● **Information given**:
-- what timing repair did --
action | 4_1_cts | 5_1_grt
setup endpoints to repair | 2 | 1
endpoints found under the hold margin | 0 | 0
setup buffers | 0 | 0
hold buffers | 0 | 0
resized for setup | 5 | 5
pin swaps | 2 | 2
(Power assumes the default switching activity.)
**src/rtl/mux_2x1_rr_arbiter_pkg.sv**
```systemverilog
// Shared types and constants for the 2:1 round-robin arbiter slice.
// Holds the lock-FSM state encodings, the source indices and the default data width.
package mux_2x1_rr_arbiter_pkg;

  typedef enum logic [1:0] {
    ARB_IDLE  = 2'd0,
    ARB_LOCK0 = 2'd1,
    ARB_LOCK1 = 2'd2
  } arb_state_e;

  localparam logic SRC_IN0        = 1'b0;
  localparam logic SRC_IN1        = 1'b1;
  localparam int   DEFAULT_DATA_W = 8;

  // Lock state that pins arbitration to the given source.
  function automatic arb_state_e lock_state_for(input logic src);
    lock_state_for = (src == SRC_IN1) ? ARB_LOCK1 : ARB_LOCK0;
  endfunction

endpackage

```
**src/rtl/mux_2x1_rr_arbiter_if.sv**
```systemverilog
// Handshake bundle between two requesters, the arbiter and the shared consumer.
// MUX_ARB_LOCK_EN adds the per-requester packet-last flags.
interface mux_2x1_rr_arbiter_if
  import mux_2x1_rr_arbiter_pkg::*;
#(
  parameter int DATA_W = DEFAULT_DATA_W
);

  logic              in0_valid;
  logic [DATA_W-1:0] in0_data;
  logic              in0_ready;
  logic              in1_valid;
  logic [DATA_W-1:0] in1_data;
  logic              in1_ready;
  logic              out_valid;
  logic [DATA_W-1:0] out_data;
  logic              out_sel;
  logic              out_ready;

`ifdef MUX_ARB_LOCK_EN
  logic              in0_last;
  logic              in1_last;

  modport slave (
    input  in0_valid, in0_data, in0_last, in1_valid, in1_data, in1_last, out_ready,
    output in0_ready, in1_ready, out_valid, out_data, out_sel
  );

  modport master (
    output in0_valid, in0_data, in0_last, in1_valid, in1_data, in1_last, out_ready,
    input  in0_ready, in1_ready, out_valid, out_data, out_sel
  );
`else
  modport slave (
    input  in0_valid, in0_data, in1_valid, in1_data, out_ready,
    output in0_ready, in1_ready, out_valid, out_data, out_sel
  );

  modport master (
    output in0_valid, in0_data, in1_valid, in1_data, out_ready,
    input  in0_ready, in1_ready, out_valid, out_data, out_sel
  );
`endif

endinterface

```
**src/rtl/mux_2x1_rr_arbiter_pick.sv**
```systemverilog
// Combinational two-way round-robin winner pick (rr_pick2).
// A lock state pins the grant to one source regardless of the other request.
module rr_pick2
  import mux_2x1_rr_arbiter_pkg::*;
(
  input  logic       valid0_i,
  input  logic       valid1_i,
  input  logic       last_grant_i,
  input  arb_state_e lock_state_i,
  output logic       grant_valid_o,
  output logic       grant_idx_o
);

  // Winner selection: locked source first, otherwise alternate on ties.
  always_comb begin
    grant_valid_o = 1'b0;
    grant_idx_o   = SRC_IN0;
    case (lock_state_i)
      ARB_LOCK0: begin
        grant_valid_o = valid0_i;
        grant_idx_o   = SRC_IN0;
      end
      ARB_LOCK1: begin
        grant_valid_o = valid1_i;
        grant_idx_o   = SRC_IN1;
      end
      default: begin
        if (valid0_i && valid1_i) begin
          grant_valid_o = 1'b1;
          grant_idx_o   = ~last_grant_i;
        end else if (valid0_i) begin
          grant_valid_o = 1'b1;
          grant_idx_o   = SRC_IN0;
        end else if (valid1_i) begin
          grant_valid_o = 1'b1;
          grant_idx_o   = SRC_IN1;
        end else begin
          grant_valid_o = 1'b0;
          grant_idx_o   = SRC_IN0;
        end
      end
    endcase
  end

endmodule

```
**src/rtl/mux_2x1_rr_arbiter.sv**
```systemverilog
// Two-requester round-robin arbiter feeding one registered output slot.
// Optional MUX_ARB_LOCK_EN: packet lock via in*_last held in an IDLE/LOCK0/LOCK1 FSM.
module mux_2x1_rr_arbiter
  import mux_2x1_rr_arbiter_pkg::*;
#(
  parameter int DATA_W = DEFAULT_DATA_W
) (
  input logic                 clk,
  input logic                 rst_n,
  mux_2x1_rr_arbiter_if.slave bus
);

  logic              slot_free_s;
  logic              grant_valid_s;
  logic              grant_idx_s;
  logic              xfer_s;
  logic [DATA_W-1:0] win_data_s;
  arb_state_e        lock_state_s;

  logic              out_valid_q, out_valid_d;
  logic [DATA_W-1:0] out_data_q,  out_data_d;
  logic              out_sel_q,   out_sel_d;
  logic              last_grant_q, last_grant_d;

  // The slot can take a beat when empty or when being drained this cycle.
  assign slot_free_s = !out_valid_q || bus.out_ready;

  rr_pick2 u_pick (
    .valid0_i      (bus.in0_valid),
    .valid1_i      (bus.in1_valid),
    .last_grant_i  (last_grant_q),
    .lock_state_i  (lock_state_s),
    .grant_valid_o (grant_valid_s),
    .grant_idx_o   (grant_idx_s)
  );

  assign xfer_s        = rst_n && slot_free_s && grant_valid_s;
  assign bus.in0_ready = xfer_s && (grant_idx_s == SRC_IN0);
  assign bus.in1_ready = xfer_s && (grant_idx_s == SRC_IN1);
  assign win_data_s    = (grant_idx_s == SRC_IN1) ? bus.in1_data : bus.in0_data;

  // Slot and pointer next-state: load on transfer, empty on idle drain, else hold.
  always_comb begin
    out_valid_d  = out_valid_q;
    out_data_d   = out_data_q;
    out_sel_d    = out_sel_q;
    last_grant_d = last_grant_q;
    if (xfer_s) begin
      out_valid_d  = 1'b1;
      out_data_d   = win_data_s;
      out_sel_d    = grant_idx_s;
      last_grant_d = grant_idx_s;
    end else if (slot_free_s) begin
      out_valid_d  = 1'b0;
    end else begin
      out_valid_d  = out_valid_q;
    end
  end

  // Slot and round-robin pointer registers.
  always_ff @(posedge clk or negedge rst_n) begin
    if (!rst_n) begin
      out_valid_q  <= 1'b0;
      out_data_q   <= '0;
      out_sel_q    <= SRC_IN0;
      last_grant_q <= SRC_IN1;
    end else begin
      out_valid_q  <= out_valid_d;
      out_data_q   <= out_data_d;
      out_sel_q    <= out_sel_d;
      last_grant_q <= last_grant_d;
    end
  end

  assign bus.out_valid = out_valid_q;
  assign bus.out_data  = out_data_q;
  assign bus.out_sel   = out_sel_q;

`ifdef MUX_ARB_LOCK_EN
  arb_state_e state_q, state_d;
  logic       win_last_s;

  assign win_last_s = (grant_idx_s == SRC_IN1) ? bus.in1_last : bus.in0_last;

  // Lock FSM state register.
  always_ff @(posedge clk or negedge rst_n) begin
    if (!rst_n) begin
      state_q <= ARB_IDLE;
    end else begin
      state_q <= state_d;
    end
  end

  // Lock FSM next state: a non-last beat opens a lock, the last beat closes it.
  always_comb begin
    state_d = state_q;
    case (state_q)
      ARB_IDLE: begin
        if (xfer_s && !win_last_s) begin
          state_d = lock_state_for(grant_idx_s);
        end else begin
          state_d = ARB_IDLE;
        end
      end
      ARB_LOCK0, ARB_LOCK1: begin
        if (xfer_s && win_last_s) begin
          state_d = ARB_IDLE;
        end else begin
          state_d = state_q;
        end
      end
      default: state_d = ARB_IDLE;
    endcase
  end

  // Lock FSM output: the current lock steers the picker.
  always_comb begin
    lock_state_s = state_q;
  end
`else
  assign lock_state_s = ARB_IDLE;
`endif

endmodule
```
**src/flat_wrapper.sv**
```systemverilog
// flat-port wrapper written by rule: the top's interface ports become plain ports
module mux_2x1_rr_arbiter_flat import mux_2x1_rr_arbiter_pkg::*;
#(
  parameter int DATA_W = DEFAULT_DATA_W
)
  (clk, rst_n, bus_in0_valid, bus_in0_data, bus_in1_valid, bus_in1_data, bus_out_ready, bus_in0_ready, bus_in1_ready, bus_out_valid, bus_out_data, bus_out_sel);
  mux_2x1_rr_arbiter_if #(.DATA_W(DATA_W)) bus_i ();
  input logic clk;
  input logic rst_n;
  input wire logic [$bits(bus_i.in0_valid)-1:0] bus_in0_valid;
  input wire logic [$bits(bus_i.in0_data)-1:0] bus_in0_data;
  input wire logic [$bits(bus_i.in1_valid)-1:0] bus_in1_valid;
  input wire logic [$bits(bus_i.in1_data)-1:0] bus_in1_data;
  input wire logic [$bits(bus_i.out_ready)-1:0] bus_out_ready;
  output wire logic [$bits(bus_i.in0_ready)-1:0] bus_in0_ready;
  output wire logic [$bits(bus_i.in1_ready)-1:0] bus_in1_ready;
  output wire logic [$bits(bus_i.out_valid)-1:0] bus_out_valid;
  output wire logic [$bits(bus_i.out_data)-1:0] bus_out_data;
  output wire logic [$bits(bus_i.out_sel)-1:0] bus_out_sel;
  assign bus_i.in0_valid = bus_in0_valid;
  assign bus_i.in0_data = bus_in0_data;
  assign bus_i.in1_valid = bus_in1_valid;
  assign bus_i.in1_data = bus_in1_data;
  assign bus_i.out_ready = bus_out_ready;
  assign bus_in0_ready = bus_i.in0_ready;
  assign bus_in1_ready = bus_i.in1_ready;
  assign bus_out_valid = bus_i.out_valid;
  assign bus_out_data = bus_i.out_data;
  assign bus_out_sel = bus_i.out_sel;
  mux_2x1_rr_arbiter #(.DATA_W(DATA_W)) u_core (.clk(clk), .rst_n(rst_n), .bus(bus_i));
endmodule
```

● **The problem**:
Copy out whichever lines of the listing contain the word "packet".

● **Completed task**:
// MUX_ARB_LOCK_EN adds the per-requester packet-last flags.
// Optional MUX_ARB_LOCK_EN: packet lock via in*_last held in an IDLE/LOCK0/LOCK1 FSM.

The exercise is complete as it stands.